Over Thanksgiving weekend, I saw the documentary “Inside Job” (2010, dir. Charles Ferguson, narrated by Matt Damon) about the stock market collapse of 2008. It’s a movie with a liberal agenda and zero pretense toward neutrality. At times, I was frustrated by the cuts the editor made, because it seemed unlikely that the subjects interviewed (lobbyists for investment banks, professors at Harvard who advocated for less banking regulations, and also happened to command six and seven figure consulting fees from large banks, politicians) could be both so corrupt and so stupid. So I’ll give those subjects the benefit of the doubt.
Regardless, director Ferguson makes a good argument for banking regulation. Since deregulation began in the 1980s, the rich have gotten richer, and the American middle class has shrunk. For the first time in America’s history, this generation will be less educated and earn less money than its parents (says the movie). Basically, the bankers get disproportionately high salaries, even during times of loss. These salaries are funded not just by tax payer funded bailouts, but by the lost income and investments of the middle class. We let them merge after nullifying Glass-Steagall, then called them too big to fail. Someone ought to have noted that they were too corrupt to succeed.
How did they all have AAA ratings when their actual liquidity was only about 3%, with 97% debt? They bet against their own investments, and created a demand for crap mortgages, which no one inside these banks believed had value. Essentially, traders knew their investments might harm the economy, and their own companies, but they were in it for the very quick profit. And they got it. Thanks, guys! Hope that house in the Hamptons is awesome! Can I come over and use your pool?
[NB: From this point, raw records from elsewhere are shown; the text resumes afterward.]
[config.mk]
export PLATFORM = sky130hd
export DESIGN_NAME = sem_bank
export DESIGN_NICKNAME = d
export VERILOG_FILES = /design/src/rtl/sem_pkg.sv /design/src/rtl/sem_port_dec.sv /design/src/rtl/sem_cell.sv /design/src/rtl/sem_bank.sv
export SDC_FILE = /design/constraint.sdc
export NUM_CORES = 1
export LEC_CHECK = 0
export BUFFER_PORTS_ARGS = -buffer_cell sky130_fd_sc_hd__buf_2
export CORE_MARGIN = 2
export CORE_UTILIZATION = 56
export DETAILED_ROUTE_END_ITERATION = 10
export HOLD_SLACK_MARGIN = 0.12
export PLACE_DENSITY = 0.91
export SLEW_MARGIN = 20
export SYNTH_ARGS = -nofsm -noshare
export SYNTH_HDL_FRONTEND = slang
export SYNTH_HIERARCHICAL = 1
export SYNTH_SLANG_ARGS = --single-unit
[constraint.sdc]
create_clock -name clk -period 3.2 [get_ports clk]
set_clock_uncertainty 0.2 [all_clocks]
set_input_delay 0.64 -clock clk [delete_from_list [all_inputs] [get_ports clk]]
set_output_delay 0.64 -clock clk [all_outputs]
set_load 0.02 [all_outputs]
[src/rtl/sem_pkg.sv]
package sem_pkg;
   localparam int DATA_W   = 32;
   localparam int LOCK_BIT = 31;
endpackage

[src/rtl/sem_port_dec.sv]
module sem_port_dec #(
   parameter int NUM_SEM = 32,
   parameter int ADDR_W  = 10,
   parameter int ID_LSB  = 8,
   parameter int ID_W    = 4
) (
   input  logic                      we,
   input  logic [ADDR_W-1:0]         addr,
   input  logic [sem_pkg::DATA_W-1:0] wdata,
   output logic [NUM_SEM-1:0]        hit,
   output logic                      is_lock,
   output logic [ID_W-1:0]           id,
   output logic                      in_range,
   output logic [ADDR_W-3:0]         index
);
   assign index    = addr[ADDR_W-1:2];
   assign in_range = (int'(index) < NUM_SEM);
   assign is_lock  = wdata[sem_pkg::LOCK_BIT];
   assign id       = wdata[ID_LSB +: ID_W];

   for (genvar k = 0; k < NUM_SEM; k++) begin : g_hit
      assign hit[k] = we && (int'(index) == k);
   end
endmodule

[src/rtl/sem_cell.sv]
module sem_cell #(
   parameter int NUM_PORTS = 2,
   parameter int ID_W      = 4
) (
   input  logic                      clk,
   input  logic                      rst_n,
   input  logic [NUM_PORTS-1:0]      hit,
   input  logic [NUM_PORTS-1:0]      lock,
   input  logic [NUM_PORTS*ID_W-1:0] id,
   output logic                      held,
   output logic [ID_W-1:0]           owner
);
   logic [NUM_PORTS-1:0] grant;
   logic                 any_grant;
   logic                 rel_ok;
   logic [ID_W-1:0]      new_id;

   always_comb begin
      grant     = '0;
      any_grant = 1'b0;
      new_id    = '0;
      rel_ok    = 1'b0;
      for (int p = 0; p < NUM_PORTS; p++) begin
         if (hit[p] && !lock[p] && (id[p*ID_W +: ID_W] == owner)) rel_ok = 1'b1;
         if (!any_grant && hit[p] && lock[p]) begin
            grant[p]  = 1'b1;
            any_grant = 1'b1;
            new_id    = id[p*ID_W +: ID_W];
         end
      end
   end

   always_ff @(posedge clk) begin
      if (!rst_n) begin
         held  <= 1'b0;
         owner <= '0;
      end else if (held) begin
         if (rel_ok) begin
            held  <= 1'b0;
            owner <= '0;
         end
      end else if (any_grant) begin
         held  <= 1'b1;
         owner <= new_id;
      end
   end

   a_r1_free_after_reset: assert property (@(posedge clk) disable iff (!rst_n)
      $rose(rst_n) |-> !held);
   a_r2_take_needs_request: assert property (@(posedge clk) disable iff (!rst_n)
      $rose(held) |-> $past(|(hit & lock)));
   a_r4_free_needs_release: assert property (@(posedge clk) disable iff (!rst_n)
      $fell(held) |-> $past(|(hit & ~lock)));
   a_r3_owner_stable: assert property (@(posedge clk) disable iff (!rst_n)
      (held && $past(held)) |-> $stable(owner));
   a_r6_single_grant: assert property (@(posedge clk) disable iff (!rst_n)
      $onehot0(grant));
endmodule

[src/rtl/sem_bank.sv]
module sem_bank #(
   parameter int NUM_SEM   = 32,
   parameter int NUM_PORTS = 2,
   parameter int ADDR_W    = 10,
   parameter int ID_LSB    = 8,
   parameter int ID_W      = 4
) (
   input  logic                                 clk,
   input  logic                                 rst_n,
   input  logic [NUM_PORTS-1:0]                 bus_we,
   input  logic [NUM_PORTS*ADDR_W-1:0]          bus_addr,
   input  logic [NUM_PORTS*sem_pkg::DATA_W-1:0] bus_wdata,
   output logic [NUM_PORTS*sem_pkg::DATA_W-1:0] bus_rdata
);
   localparam int DW = sem_pkg::DATA_W;
   localparam int IW = ADDR_W - 2;
   localparam logic [DW-1:0] LIVE_MASK =
      (DW'(1) << sem_pkg::LOCK_BIT) | (((DW'(1) << ID_W) - DW'(1)) << ID_LSB);

   if (NUM_SEM * 4 > (1 << ADDR_W)) begin : g_bad_window
      $error("sem_bank: address window too small for NUM_SEM");
   end
   if (ID_LSB + ID_W > sem_pkg::LOCK_BIT) begin : g_bad_id
      $error("sem_bank: identifier field overlaps lock flag");
   end
   if (NUM_PORTS < 1) begin : g_bad_ports
      $error("sem_bank: need at least one port");
   end

   logic [NUM_SEM-1:0]   hit_pk  [NUM_PORTS];
   logic [NUM_PORTS-1:0] lock_v;
   logic [NUM_PORTS*ID_W-1:0] id_v;
   logic [NUM_PORTS-1:0] in_rng;
   logic [IW-1:0]        idx     [NUM_PORTS];
   logic [NUM_SEM-1:0]   held;
   logic [ID_W-1:0]      owner   [NUM_SEM];

   for (genvar p = 0; p < NUM_PORTS; p++) begin : g_port
      sem_port_dec #(
         .NUM_SEM(NUM_SEM), .ADDR_W(ADDR_W), .ID_LSB(ID_LSB), .ID_W(ID_W)
      ) i_dec (
         .we       (bus_we[p]),
         .addr     (bus_addr[p*ADDR_W +: ADDR_W]),
         .wdata    (bus_wdata[p*DW +: DW]),
         .hit      (hit_pk[p]),
         .is_lock  (lock_v[p]),
         .id       (id_v[p*ID_W +: ID_W]),
         .in_range (in_rng[p]),
         .index    (idx[p])
      );

      logic [DW-1:0] word;
      always_comb begin
         word = '0;
         for (int k = 0; k < NUM_SEM; k++) begin
            if (in_rng[p] && (int'(idx[p]) == k) && held[k]) begin
               word = (DW'(1) << sem_pkg::LOCK_BIT) | (DW'(owner[k]) << ID_LSB);
            end
         end
      end
      assign bus_rdata[p*DW +: DW] = word;

      a_r7_out_of_range_zero: assert property (@(posedge clk) disable iff (!rst_n)
         (int'(bus_addr[p*ADDR_W+2 +: IW]) >= NUM_SEM) |-> (bus_rdata[p*DW +: DW] == '0));
      a_r9_undefined_bits_zero: assert property (@(posedge clk) disable iff (!rst_n)
         ((bus_rdata[p*DW +: DW] & ~LIVE_MASK) == '0));
   end

   for (genvar k = 0; k < NUM_SEM; k++) begin : g_sem
      logic [NUM_PORTS-1:0] hit_k;
      for (genvar p = 0; p < NUM_PORTS; p++) begin : g_t
         assign hit_k[p] = hit_pk[p][k];
      end
      sem_cell #(.NUM_PORTS(NUM_PORTS), .ID_W(ID_W)) i_cell (
         .clk   (clk),
         .rst_n (rst_n),
         .hit   (hit_k),
         .lock  (lock_v),
         .id    (id_v),
         .held  (held[k]),
         .owner (owner[k])
      );
   end
endmodule

==> results list, run 1 <==
* Number of clock sinks: 160
* Total routing resource utilization after global routing: 78.5%
* Setup Slack @ Placement: -0.886 ns
* H-tree Lvls: 4
- Final worst endpoint reported by repair_timing after global routing: bus_rdata[11]
- Entering global routing, the biggest net connects 121 pins.
* Result of the run: did not finish
- Number of cells produced by synthesis: 2,358
- Each instance of the synthesized netlist takes up on average 7.10 um^2.
- For this run, the number of Yosys warnings is 6.
* Register area share after synthesis: 19.1%
- Io pins: 152
- GR Overflow Total: 264
- Combined area of all synthesized cells: 16,800 um^2
- Synthesis instantiated 81 different standard cells from the library.
* Chip height: 177 um
- It got as far as 5_1_grt and failed there.
- Clk Tree Root Cell: clkbuf_16
- Number of I/O port buffers: 39
* Async S/R FF share, synth: 0%
* Flip-flop and latch count after synthesis: 160
- Buffers inserted to repair hold after CTS numbered 0.
* Placed inst area: 19,700 um^2
- In this run the horizontal extent of the chip is 177 um.
* Most common flop cell mapped by yosys: dfxtp_1
* Error that stopped the run: [ERROR GRT-0232] Routing congestion too high. Check the congestion heatmap in the GUI.
* Initial standard-cell utilization of the core: 56.7%
- After the last repair the worst path ends at an output port.
* Number of standard-cell rows in the floorplan: 63
- Number of flops mapped to enable cells by yosys: 0
* RD Place Congestion: 1.26
- The HPWL after detailed placement is 49,900 um.
- CTS max path bufs: 2
- Counting the buffers created by CTS gives 17.
## cell usage after synthesis (all sizes together) (9+ instances only)
cell type  number  area share, %
o21ai         199            5.9
a221oi         10           0.60
a21oi          65            1.9
and3           17           0.63
clkbuf         41           0.93
nand2         313            7.5
xor2          192             10
nand2b         47            1.8
o211ai         14           0.63
o221ai          9           0.51
nor2           41           0.92
xnor2          64            3.3
o22ai         143            6.5
mux2i           9           0.54
a31oi          16           0.60
and4           12           0.63
inv            19           0.43
nand3         440             13
a32oi           9           0.47
dfxtp         160             19
a211oi         10           0.45
nor3          119            3.6
buf           105            4.5
nand4          56            2.1
nand4b         69            3.6
a22oi          14           0.63
nor4           42            2.7
## timing repair
item,CTS
pin swaps,55
gates cloned,1
endpoints found under the hold margin,0
setup buffers,17
resized for setup,154
endpoints found under the setup margin,10
## per-stage QoR
stage	TNS (ns)	hold slack, ns	cells
CTS	-4.22	0.373	3087
detailed placement	-6.17	0.362	3040
floorplan	-0.646	0.286	2411
global placement	-5.59	0.343	3040
## kinds of logic after synthesis
group,Yosys count,share of synthesized area [%]
AOI/OAI and AO/OA,545,21.3
xor gates and xnor gates,256,13.4
buffers and inverters,165,5.82
DFF,160,19.1
muxes,10,0.605
other,1,0.0224
and+or+nand+nor,1221,39.7
## per-layer routing
metal / track usage [%] / GRT overflow
met5: 59.0 / 7
met4: 74.2 / 74
met3: 71.3 / 29
met2: 87.7 / 124
met1: 78.7 / 30
==> run 2, diff against run 1 <==
--- a/config.mk
+++ b/config.mk
@@ -7,10 +7,9 @@
 export LEC_CHECK = 0
 export BUFFER_PORTS_ARGS = -buffer_cell sky130_fd_sc_hd__buf_2
 export CORE_MARGIN = 2
-export CORE_UTILIZATION = 56
+export CORE_UTILIZATION = 40
 export DETAILED_ROUTE_END_ITERATION = 10
-export HOLD_SLACK_MARGIN = 0.12
-export PLACE_DENSITY = 0.91
+export PLACE_DENSITY_LB_ADDON = 0.15
 export SLEW_MARGIN = 20
 export SYNTH_ARGS = -nofsm -noshare
 export SYNTH_HDL_FRONTEND = slang
==> constraint.sdc (replaced) <==
create_clock -name clk -period 4.2 [get_ports clk]
set_clock_uncertainty 0.2 [all_clocks]
set_input_delay 0.84 -clock clk [delete_from_list [all_inputs] [get_ports clk]]
set_output_delay 0.84 -clock clk [all_outputs]
set_load 0.02 [all_outputs]
==> run 2 against run 1 <==
Against the previous run:
- the flow now finishes, with violations (negative setup slack)
- synthesized cell count unchanged
- area after synthesis stayed put
==> results list, run 2 <==
- Register with the most flip-flops: g_sem.i_cell/owner
- Once layout is done, the placed cells without fillers occupy 20,400 um^2.
- Result of the run: finished, violations left
- RD Place Congestion: 1.04
- DIE AREA: 43,500 um^2
- Setup repair after global routing could not meet its margin everywhere.
- OpenSTA, run right after detailed placement, puts the worst setup slack at -0.234 ns.
* Number of cells produced by synthesis: 2,358
* Insertion delay of the later-clocked pin in the worst-skew pair: 0.51 ns
- Most common flop cell mapped by yosys: dfxtp_1
* Switching share of total power: 30.9%
- Most common cell in the synthesized netlist: nand3_1
- Commonest non-fill, non-tap cell in the layout: nand3_1
- Post-synthesis average cell area: 7.10 um^2
- Wirelength, routed: 74,400 um
- The initial utilization of the core area, before any placement, comes to 40.8%.
- Clock-pin slew was measured on the worst setup and hold paths at 0.07 ns.
- Combinational logic burns 17.6% of the power.
* Number of buffers inserted during clock tree synthesis: 17
- Flip-flop count of the largest register, all copies and words added: 128
* DR vias/cell: 6.52
- For this run, asynchronously set or reset flops after synthesis account for 0%.
- In this run, synthesis produced a sequential element count of 160.
- Entering global routing, the biggest net connects 193 pins.
- In the post-route analysis, the smallest setup slack over all paths is -0.123 ns.
* Data required time at the worst endpoint: 3.16 ns
- In the global route stage, overall resource usage came out at 33.4%.
- At the worst endpoint, the arrival time is 3.28 ns.
* Clock power frac: 43.2%
- Number of I/O port buffers: 39
- The region available for standard cell placement spans 41,100 um^2.
- Half-perimeter wire length of the detailed placement result: 52,000 um
- During synthesis, Yosys emitted a total of 6 warnings.
* Placed inst area: 19,100 um^2
- The worst-case IR drop observed on VDD is 0.290 mV.
- The tree is rooted in a clkbuf_16.
- Number of flops mapped to enable cells by yosys: 0
- After detailed routing, the number of remaining DRC violations is 0.
- Ratio of final minimum period to clock period: 103%
- Registers are responsible for 39.1% of the overall power.
- Shortest period the worst path allows: 4.32 ns
- The clock passes through at most 2 buffers.
- The initialized floorplan defines 74 standard-cell rows.
- The number of global-route vias before repair is 18,800.
- The hold violation total from the final report was 0.
- Measured along the x axis, the die boundary spans 209 um.
- The final layout contains 2,692 nets.
- First-pass iteration count of the detailed router: 6
- Average wire per standard cell: 23.6 um
* Relative slew margins: 21.8%
- The top cell types in the final layout, fill and taps aside, are 438 x nand3_1, 278 x nand2_1, 265 x buf_4.
- GR Overflow Total: 0
- The synthesized netlist contains 81 unique library cells.
- TritonCTS built the clock tree.
- Final design utilization: 49.6%
- Final Slew Violations: 0
* Iteration-0 DRC count of the detailed router: 2,511
- Failing checks: negative setup slack
* Register area share after synthesis: 19.1%
* Power density over the cells: 192 nW/um^2
- Counting the fill cells in the layout gives 4,173.
* Total inserted antenna cells: 0
* Class of the most critical hold timing path: reg -> reg
- The number of antenna violations at the first check in global routing came to 0.
* Maximum frequency from static timing analysis: 231 MHz
- H-tree Lvls: 4
- Classification of the worst setup path: in -> out
- Chip height: 209 um
* Signed area change from the synthesized netlist to the final layout: 21.7%
- By count the netlist is led by 439 x nand3_1, 281 x nand2_1, 198 x o21ai_0, 192 x xor2_1, 160 x dfxtp_1.
- Endpoint class of the critical path: output port
* Slew at the pin with the worst max-slew slack: 1.17 ns
* Largest registers: g_sem.i_cell/owner x128, g_sem.i_cell/held x32
* Startpoint kind of the worst setup timing path: input pin
- Worst hold slack across all endpoints: 0.359 ns
- Summed over all instances, the cell type with the most area after synthesis is dfxtp_1.
* Via count: 20,500
- Summed over its instances, the top area cell type makes up 19.1% of the synthesized netlist area.
- Fraction of final layout cells with drive strength greater than 1: 20.4%
- The first global-routing pass estimated 113,000 um of wire.
- Crit path max fanout: 6
- Counting every sink on the clock net gives 160.
- Number of maximum-capacitance constraint violations: 0
- Internal power consumption: 0.00270 W
- Routed Antenna Nets: 0
* Area contributors post-synth: dfxtp_1 19%, nand3_1 13%, xor2_1 10%, nand2_1 6.3%, o21ai_0 5.9%
* Combined area of all synthesized cells: 16,800 um^2
* Setup violations, final: 4
* Net load switching power: 0.00121 W
- Io pins: 152
* Leakage power figure: 8.18 nW
[run 2: cell counts after synthesis]
Identical to the previous run, type by type.
[run 2: cell families (layout without fill, tap and decap cells)]
| logic type | Yosys count | in the layout | synth area share, % |
|---|---|---|---|
| and+or+nand+nor | 1221 | 1221 | 39.7 |
| AOI/OAI and AO/OA | 545 | 545 | 21.3 |
| xor gates and xnor gates | 256 | 256 | 13.4 |
| muxes | 10 | 10 | 0.605 |
| buffers and inverters | 165 | 371 | 5.82 |
| other | 1 | 54 | 0.0224 |
| DFF | 160 | 160 | 19.1 |
[run 2: area by class of cell]
type	count	area, um^2	share of cell area, %
clock buffers	23	478	2.34
clock inverters	9	130	0.638
inverters	19	71.3	0.350
multi-input cells	2086	13200	64.8
flip-flops and latches	160	3200	15.7
well taps	532	666	3.27
repair buffers	320	2640	12.9
[run 2: path summary, 6_finish.rpt]
path | cells past startpoint | to | startpoint | slack [ns]
max | 14 | bus_rdata[11] | bus_addr[9] | -0.12
min | 1 | g_sem[16].i_cell/held$_SDFF_PN0_ | g_sem[16].i_cell/held$_SDFF_PN0_ | 0.36
max reg2reg | 5 | g_sem[11].i_cell/held$_SDFF_PN0_ | g_sem[11].i_cell/owner[1]$_SDFFE_PN0P_ | 2.54
min reg2reg | 1 | g_sem[16].i_cell/held$_SDFF_PN0_ | g_sem[16].i_cell/held$_SDFF_PN0_ | 0.36
[run 2: power groups by stage]
stage	Clock (W)	Combinational (W)	Sequential, W
2_1_floorplan	0	0.000413	0.00156
4_1_cts	0.00173	0.000659	0.00153
3_3_place_gp	0	0.000641	0.00156
3_5_place_dp	0	0.000649	0.00156
5_1_grt	0.00180	0.000719	0.00153
6_report	0.00169	0.000688	0.00153
[run 2: stage by stage]
| step | cells | total power, W | setup TNS, ns |
|---|---|---|---|
| detailed placement | 3101 | 0.00221 | -1.23 |
| floorplan | 2411 | 0.00197 | 0 |
| CTS | 3141 | 0.00392 | -0.0597 |
| finish | 3149 | 0.00390 | -0.191 |
| global route | 3149 | 0.00404 | -0.450 |
| global placement | 3101 | 0.00220 | -1.01 |
[run 2: repair_timing]
item                                    in CTS  in global routing
hold buffers                                 0                  0
pin swaps                                   19                 47
gates resized for setup                     54                 77
hold endpoints to repair                     0                  0
endpoints found under the setup margin      10                 10
setup buffers                                8                  9
[run 2: layer usage]
| layer | GRT usage [%] | vias up | routed length [um] |
|---|---|---|---|
| li1 | - | 9319 | - |
| met1 | 43.8 | 9894 | 30800 |
| met2 | 52.0 | 1122 | 33600 |
| met3 | 7.21 | 209 | 6720 |
| met4 | 16.2 | 0 | 3330 |
| met5 | 0 | - | 0 |
[run 2: critical path, stage by stage]
cell	delay, ns
buf_8	0.08
nor3_4	0.04
buf_6	0.13
nor3b_4	0.15
buf_4	0.14
buf_6	0.13
and4_4	0.18
nor4bb_2	0.49
o211ai_1	0.17
o211ai_1	0.23
buf_4	0.18
a221oi_4	0.08
a22oi_2	0.28
buf_6	0.16
Note: power is estimated with default switching activity, not from simulation.
==> run 3, diff against run 2 <==
--- a/config.mk
+++ b/config.mk
@@ -6,6 +6,7 @@
 export NUM_CORES = 1
 export LEC_CHECK = 0
 export BUFFER_PORTS_ARGS = -buffer_cell sky130_fd_sc_hd__buf_2
+export CORE_ASPECT_RATIO = 0.6
 export CORE_MARGIN = 2
 export CORE_UTILIZATION = 40
 export DETAILED_ROUTE_END_ITERATION = 10
==> run 3 against run 2 <==
Against the previous run:
- the flow still finishes with violations (negative setup slack)
- setup slack got worse by 0.060 ns
- register-to-register slack lost 0.12 ns
- global-route usage increased by 3.2 points
- first-iteration DRC count up 44%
The New Yorker this week has a good companion piece on the subject:
http://www.newyorker.com/reporting/2010/11/29/101129fa_fact_cassidy
I’ve been thinking about this a lot. It doesn’t make sense that we keep backing the very institutions that destroy us. Banks are necessary. They are good. They grease the economy. Already, they’re paying the government back. But they need regulation. Laws that prevent them from committing harm. So do insurance companies, hospitals, armies, and governments. People are good, and can often be depended on to make good decisions. Corporations, where no one individual is responsible, and everybody works for a paycheck, are not people. They’re a unique and cold-hearted beast. Everybody knows that. Liberals and conservatives surely must agree on that point, at least. So why has this banking system been so difficult to correct? I think I know.
We have a God in this country, and we worship him before all others. That God is money. We assume that people who have it are somehow better than us. They’re smarter, craftier, more savvy. The Kennedy money came from bootlegging, and probably a few dead bodies in some rivers here and there, but who cares? They’re so good looking! They have a family compound! It’s got a rose garden and guest houses! What they have defines them more than their actions.
We’re all guilty of it. I treat people in suits differently than those who wear jeans. I assume they know more about social rules, have more self-respect, are smarter. I forget that maybe they just work for their dads; maybe they’re just like everybody else, only luckier.
I grew up on Long Island, in a town where half the dads were investment bankers, and half the kids were complete assholes. This is not random coincidence. It’s not just the rich who believe their own hype—sure bankers totally deserve 100 times more annual salary than engineers, who actually went to school to learn math! They’re REALLY good at their jobs! It’s the poor who believe it, too. And the middle class. We all buy into the God of money. So when it comes time to slap their wrists for doing wrong, we just can’t bring ourselves to do it. After all, how can we punish the very people we wish to become?
Doomsday predictions belong to the Atlantic Monthly, and I’ve never liked them. But this banking crisis seems symptomatic to me. It’s not just the banks, it’s the fuel companies, and the lobbies, and the institutional corruption of corporations that no longer follow free market rules, or even rules of common sense. They don’t have to: they’ve bought everybody who might stop them, and are free to act irrationally. Small publishers can’t acquire small, good books, because they’re owned by monoliths, and now there’s just one party line. Who wants small profit when you can mass produce a blockbuster? Or a flop, and lose everything? Doctors can’t treat patients unless they sign on the dotted line, in triplicate. Or maybe the corrupt ones can just testify against sick people, or double bill Medicare. Monsanto owns the patent on soy beans. Food is patented! We don’t produce anything in this country. We consume. And have somehow misapprehended this as a virtue. So has the rest of the world, because they, too, worship money. It is the only reason for our continued cultural dominance. But what happens when we go broke?
The Great Recession was the warning. Like the 1890s blip in the Gilded Age before it, the Great Recession of 2008 indicated a need for market correction. Regulation. Prosecution of individuals who took bribes, or knowingly committed harm, not just in banking, but in all industries. Otherwise, we really are headed for a Great Depression.